Sen. J.D. Vance (R-Ohio) promptly shut down a reporter on Tuesday for accusing Donald Trump of echoing Adolf Hitler.
What is the background?
At a campaign rally in New Hampshire over the weekend, Trump said that illegal immigrants, who have flooded over the southern U.S. border in unprecedented numbers under President Joe Biden’s watch, are negatively impacting American society. The comments were controversial because Trump used the phrase “poisoning the blood,” which the media and Democrats claimed is a nod to Hitler.
When heard in the full context of the speech, Trump was clearly not making a reference to race — as Hitler did in his book “Mein Kampf” — but was referring to the problems that he believes unmitigated immigration has caused in America.
What happened with Vance?
During a press gaggle on Tuesday, an Associated Press reporter asked Vance to react to Trump’s comments.
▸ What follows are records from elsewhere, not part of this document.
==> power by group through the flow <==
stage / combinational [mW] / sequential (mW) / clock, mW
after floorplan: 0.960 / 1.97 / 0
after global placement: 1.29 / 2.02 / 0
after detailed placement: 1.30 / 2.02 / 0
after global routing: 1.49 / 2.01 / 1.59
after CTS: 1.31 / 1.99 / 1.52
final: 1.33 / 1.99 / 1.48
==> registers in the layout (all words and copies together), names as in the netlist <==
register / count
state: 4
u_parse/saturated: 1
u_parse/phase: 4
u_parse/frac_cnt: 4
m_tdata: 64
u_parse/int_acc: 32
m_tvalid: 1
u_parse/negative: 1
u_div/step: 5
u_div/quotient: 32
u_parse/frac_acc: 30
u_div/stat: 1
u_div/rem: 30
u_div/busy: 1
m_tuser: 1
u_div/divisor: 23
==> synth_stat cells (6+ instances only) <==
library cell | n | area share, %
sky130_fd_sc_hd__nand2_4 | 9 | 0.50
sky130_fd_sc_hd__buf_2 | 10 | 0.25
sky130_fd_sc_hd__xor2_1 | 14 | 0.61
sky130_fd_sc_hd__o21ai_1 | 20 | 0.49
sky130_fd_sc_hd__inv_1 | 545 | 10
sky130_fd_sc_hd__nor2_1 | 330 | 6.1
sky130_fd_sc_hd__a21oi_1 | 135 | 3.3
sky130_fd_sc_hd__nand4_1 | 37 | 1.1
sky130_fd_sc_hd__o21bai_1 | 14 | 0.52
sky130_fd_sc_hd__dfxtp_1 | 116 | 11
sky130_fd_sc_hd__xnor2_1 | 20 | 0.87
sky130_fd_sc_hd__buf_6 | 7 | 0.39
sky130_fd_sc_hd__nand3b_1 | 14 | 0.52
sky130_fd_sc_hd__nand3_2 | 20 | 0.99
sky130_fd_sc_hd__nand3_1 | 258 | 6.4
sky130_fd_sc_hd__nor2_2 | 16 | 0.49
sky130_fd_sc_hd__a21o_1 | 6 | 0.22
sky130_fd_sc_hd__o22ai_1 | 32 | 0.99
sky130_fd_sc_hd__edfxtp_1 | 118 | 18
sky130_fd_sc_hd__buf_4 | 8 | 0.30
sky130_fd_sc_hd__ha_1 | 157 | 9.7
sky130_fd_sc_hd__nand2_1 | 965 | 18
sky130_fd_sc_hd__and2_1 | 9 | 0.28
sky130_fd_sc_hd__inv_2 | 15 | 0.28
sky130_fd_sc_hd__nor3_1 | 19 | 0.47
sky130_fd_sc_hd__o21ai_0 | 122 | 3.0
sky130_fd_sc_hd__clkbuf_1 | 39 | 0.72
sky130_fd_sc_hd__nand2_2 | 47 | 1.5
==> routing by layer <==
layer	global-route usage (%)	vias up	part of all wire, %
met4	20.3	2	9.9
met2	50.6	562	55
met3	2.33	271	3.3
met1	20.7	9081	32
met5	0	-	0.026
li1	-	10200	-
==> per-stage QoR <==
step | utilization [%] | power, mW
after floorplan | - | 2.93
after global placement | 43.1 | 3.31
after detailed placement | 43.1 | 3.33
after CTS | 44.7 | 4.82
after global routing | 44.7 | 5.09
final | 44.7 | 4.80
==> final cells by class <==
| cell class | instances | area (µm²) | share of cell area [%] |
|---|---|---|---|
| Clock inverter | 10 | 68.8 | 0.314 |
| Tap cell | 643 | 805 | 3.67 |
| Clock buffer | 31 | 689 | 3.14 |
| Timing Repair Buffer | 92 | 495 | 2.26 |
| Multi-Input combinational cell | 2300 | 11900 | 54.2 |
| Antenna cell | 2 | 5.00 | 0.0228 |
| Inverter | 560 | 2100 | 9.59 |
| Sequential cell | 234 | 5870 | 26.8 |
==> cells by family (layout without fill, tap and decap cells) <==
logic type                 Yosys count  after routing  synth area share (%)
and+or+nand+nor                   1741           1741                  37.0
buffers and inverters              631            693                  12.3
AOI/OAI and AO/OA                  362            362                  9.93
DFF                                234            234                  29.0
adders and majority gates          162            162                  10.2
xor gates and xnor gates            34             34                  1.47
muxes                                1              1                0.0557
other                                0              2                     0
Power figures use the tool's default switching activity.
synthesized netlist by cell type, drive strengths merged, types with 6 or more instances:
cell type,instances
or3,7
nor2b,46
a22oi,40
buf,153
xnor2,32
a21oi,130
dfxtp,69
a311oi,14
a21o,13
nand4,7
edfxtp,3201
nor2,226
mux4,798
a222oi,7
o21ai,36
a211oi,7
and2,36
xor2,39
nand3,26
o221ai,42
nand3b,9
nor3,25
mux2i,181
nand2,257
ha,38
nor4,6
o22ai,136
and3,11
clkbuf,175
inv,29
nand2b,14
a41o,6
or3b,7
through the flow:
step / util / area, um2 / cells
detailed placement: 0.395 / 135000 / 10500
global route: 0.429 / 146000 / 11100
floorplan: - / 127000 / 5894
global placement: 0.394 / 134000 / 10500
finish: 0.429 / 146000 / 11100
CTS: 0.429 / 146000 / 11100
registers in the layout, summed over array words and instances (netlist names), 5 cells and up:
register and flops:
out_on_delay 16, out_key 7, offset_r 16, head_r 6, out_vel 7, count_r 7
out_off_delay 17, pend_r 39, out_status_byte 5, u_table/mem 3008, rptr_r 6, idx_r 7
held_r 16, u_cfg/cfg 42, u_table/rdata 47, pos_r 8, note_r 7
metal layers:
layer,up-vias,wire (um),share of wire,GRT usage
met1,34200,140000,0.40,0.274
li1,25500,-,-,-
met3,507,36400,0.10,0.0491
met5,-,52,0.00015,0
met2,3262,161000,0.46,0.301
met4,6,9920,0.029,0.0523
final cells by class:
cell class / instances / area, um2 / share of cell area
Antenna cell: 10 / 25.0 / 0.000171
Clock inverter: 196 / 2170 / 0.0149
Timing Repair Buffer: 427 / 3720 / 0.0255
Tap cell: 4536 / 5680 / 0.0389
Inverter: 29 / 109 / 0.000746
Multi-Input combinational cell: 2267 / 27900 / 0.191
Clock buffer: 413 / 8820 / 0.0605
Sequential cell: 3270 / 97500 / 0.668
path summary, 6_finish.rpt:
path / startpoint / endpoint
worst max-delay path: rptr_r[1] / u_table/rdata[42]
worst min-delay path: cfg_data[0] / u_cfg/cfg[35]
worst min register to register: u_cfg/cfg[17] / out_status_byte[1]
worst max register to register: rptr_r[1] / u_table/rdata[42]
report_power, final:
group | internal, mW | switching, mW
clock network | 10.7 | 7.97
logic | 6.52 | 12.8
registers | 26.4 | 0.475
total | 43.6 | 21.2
## src/rtl/pcmo_pkg.sv

```systemverilog
// ----------------------------------------------------------------------------
// pcmo_pkg
// shared types for the pixel color matrix overlay block
// ----------------------------------------------------------------------------
package pcmo_pkg;

    localparam int unsigned NUM_REGS = 7;
    localparam int unsigned ADDR_W   = 6;
    localparam int unsigned DATA_W   = 64;

    typedef enum logic [2:0] {
        REG_RED_ROW   = 3'd0,
        REG_GREEN_ROW = 3'd1,
        REG_BLUE_ROW  = 3'd2,
        REG_SCALES    = 3'd3,
        REG_OVL_EN    = 3'd4,
        REG_OVL_COLOR = 3'd5,
        REG_OVL_ALPHA = 3'd6
    } t_reg_idx;

    typedef struct packed {
        logic [47:0] red_row;
        logic [47:0] green_row;
        logic [47:0] blue_row;
        logic [47:0] scales;
        logic        ovl_en;
        logic [23:0] ovl_color;
        logic [7:0]  ovl_alpha;
    } t_cfg;

    typedef struct packed {
        logic [7:0] alpha;
        logic [7:0] blue;
        logic [7:0] green;
        logic [7:0] red;
    } t_pix;

endpackage

```

## src/rtl/pcmo_regs.sv

```systemverilog
// ----------------------------------------------------------------------------
// pcmo_regs
// apb register file holding matrix, scale and overlay settings
// ----------------------------------------------------------------------------
module pcmo_regs import pcmo_pkg::*; #(
    parameter int unsigned COEFF_FRAC_BITS = 12
) (
    input  logic              i_clk,
    input  logic              i_rst_n,
    input  logic              psel,
    input  logic              penable,
    input  logic              pwrite,
    input  logic [ADDR_W-1:0] paddr,
    input  logic [DATA_W-1:0] pwdata,
    output logic [DATA_W-1:0] prdata,
    output logic              pready,
    output t_cfg              o_cfg
);

    localparam logic [16:0] ONE_FULL = 17'(1) << COEFF_FRAC_BITS;
    localparam logic [47:0] ONE16    = {32'd0, ONE_FULL[15:0]};

    t_cfg     r_cfg;
    logic     w_wr;
    t_reg_idx w_idx;

    assign pready = 1'b1;
    assign w_wr   = psel & penable & pwrite & pready;
    assign w_idx  = t_reg_idx'(paddr[5:3]);

    always_ff @(posedge i_clk) begin
        if (!i_rst_n) begin
            r_cfg.red_row   <= ONE16;
            r_cfg.green_row <= ONE16 << 16;
            r_cfg.blue_row  <= ONE16 << 32;
            r_cfg.scales    <= ONE16 | (ONE16 << 16) | (ONE16 << 32);
            r_cfg.ovl_en    <= 1'b0;
            r_cfg.ovl_color <= 24'd0;
            r_cfg.ovl_alpha <= 8'd128;
        end else if (w_wr) begin
            case (w_idx)
                REG_RED_ROW:   r_cfg.red_row   <= pwdata[47:0];
                REG_GREEN_ROW: r_cfg.green_row <= pwdata[47:0];
                REG_BLUE_ROW:  r_cfg.blue_row  <= pwdata[47:0];
                REG_SCALES:    r_cfg.scales    <= pwdata[47:0];
                REG_OVL_EN:    r_cfg.ovl_en    <= pwdata[0];
                REG_OVL_COLOR: r_cfg.ovl_color <= pwdata[23:0];
                REG_OVL_ALPHA: r_cfg.ovl_alpha <= pwdata[7:0];
                default: ;
            endcase
        end
    end

    always_comb begin
        case (w_idx)
            REG_RED_ROW:   prdata = {16'd0, r_cfg.red_row};
            REG_GREEN_ROW: prdata = {16'd0, r_cfg.green_row};
            REG_BLUE_ROW:  prdata = {16'd0, r_cfg.blue_row};
            REG_SCALES:    prdata = {16'd0, r_cfg.scales};
            REG_OVL_EN:    prdata = {63'd0, r_cfg.ovl_en};
            REG_OVL_COLOR: prdata = {40'd0, r_cfg.ovl_color};
            REG_OVL_ALPHA: prdata = {56'd0, r_cfg.ovl_alpha};
            default:       prdata = '0;
        endcase
    end

    assign o_cfg = r_cfg;

endmodule

```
He did and gave her more than she bargained for.
First, Vance corrected the reporter’s framing of the question. Trump did not say all immigrants are “poisoning the blood of America,” Vance pointed out before making a critical observation about the media’s reaction to the remarks.
“He said ‘illegal immigrants were poisoning the blood of the country,’ which is objectively and obviously true to anybody who looks at the statistics about fentanyl overdoses,” Vance said. “And just one observation about the press as an organization: You guys seem far more upset about the guy who criticized the problem than you did about Joe Biden, who’s causing the problem.”
The reporter, however, tried to steer the question back to Trump imitating Hitler, but Vance was having none of it.
“You just framed your question implicitly assuming that Donald Trump is talking about Adolf Hitler. It’s absurd! It is absurd,” Vance said. “Why do you think that Donald Trump’s language is targeted at the blood of the immigrants and not at the blood of the American citizens who are being poisoned by the fentanyl problem?”
“You think he was referring to fentanyl?” the reporter pressed.
“I think this is ridiculous,” Vance fired back. “To take [Trump’s] comment and then to immediately assume that he’s talking about immigrants as Adolf Hitler talked about Jews is preposterous!”
“You guys need to wake up and actually do some journalism,” he continued. “Here’s the problem with that question and that framing: You are allegedly a journalist. You’re supposed to speak truth to power, and yet you’re trying to circumscribe and narrow the limits of debate on immigration in this country. What you’re doing is not speaking truth to power. You’re trying to police the guy who’s criticizing the problem so that Americans don’t pay attention to the guy who caused the problem. It’s an absurd question. It’s an absurd framing.”
For the record: Trump denied that he is emulating Hitler, and, to the surprise of no one, he said he has not read “Mein Kampf.”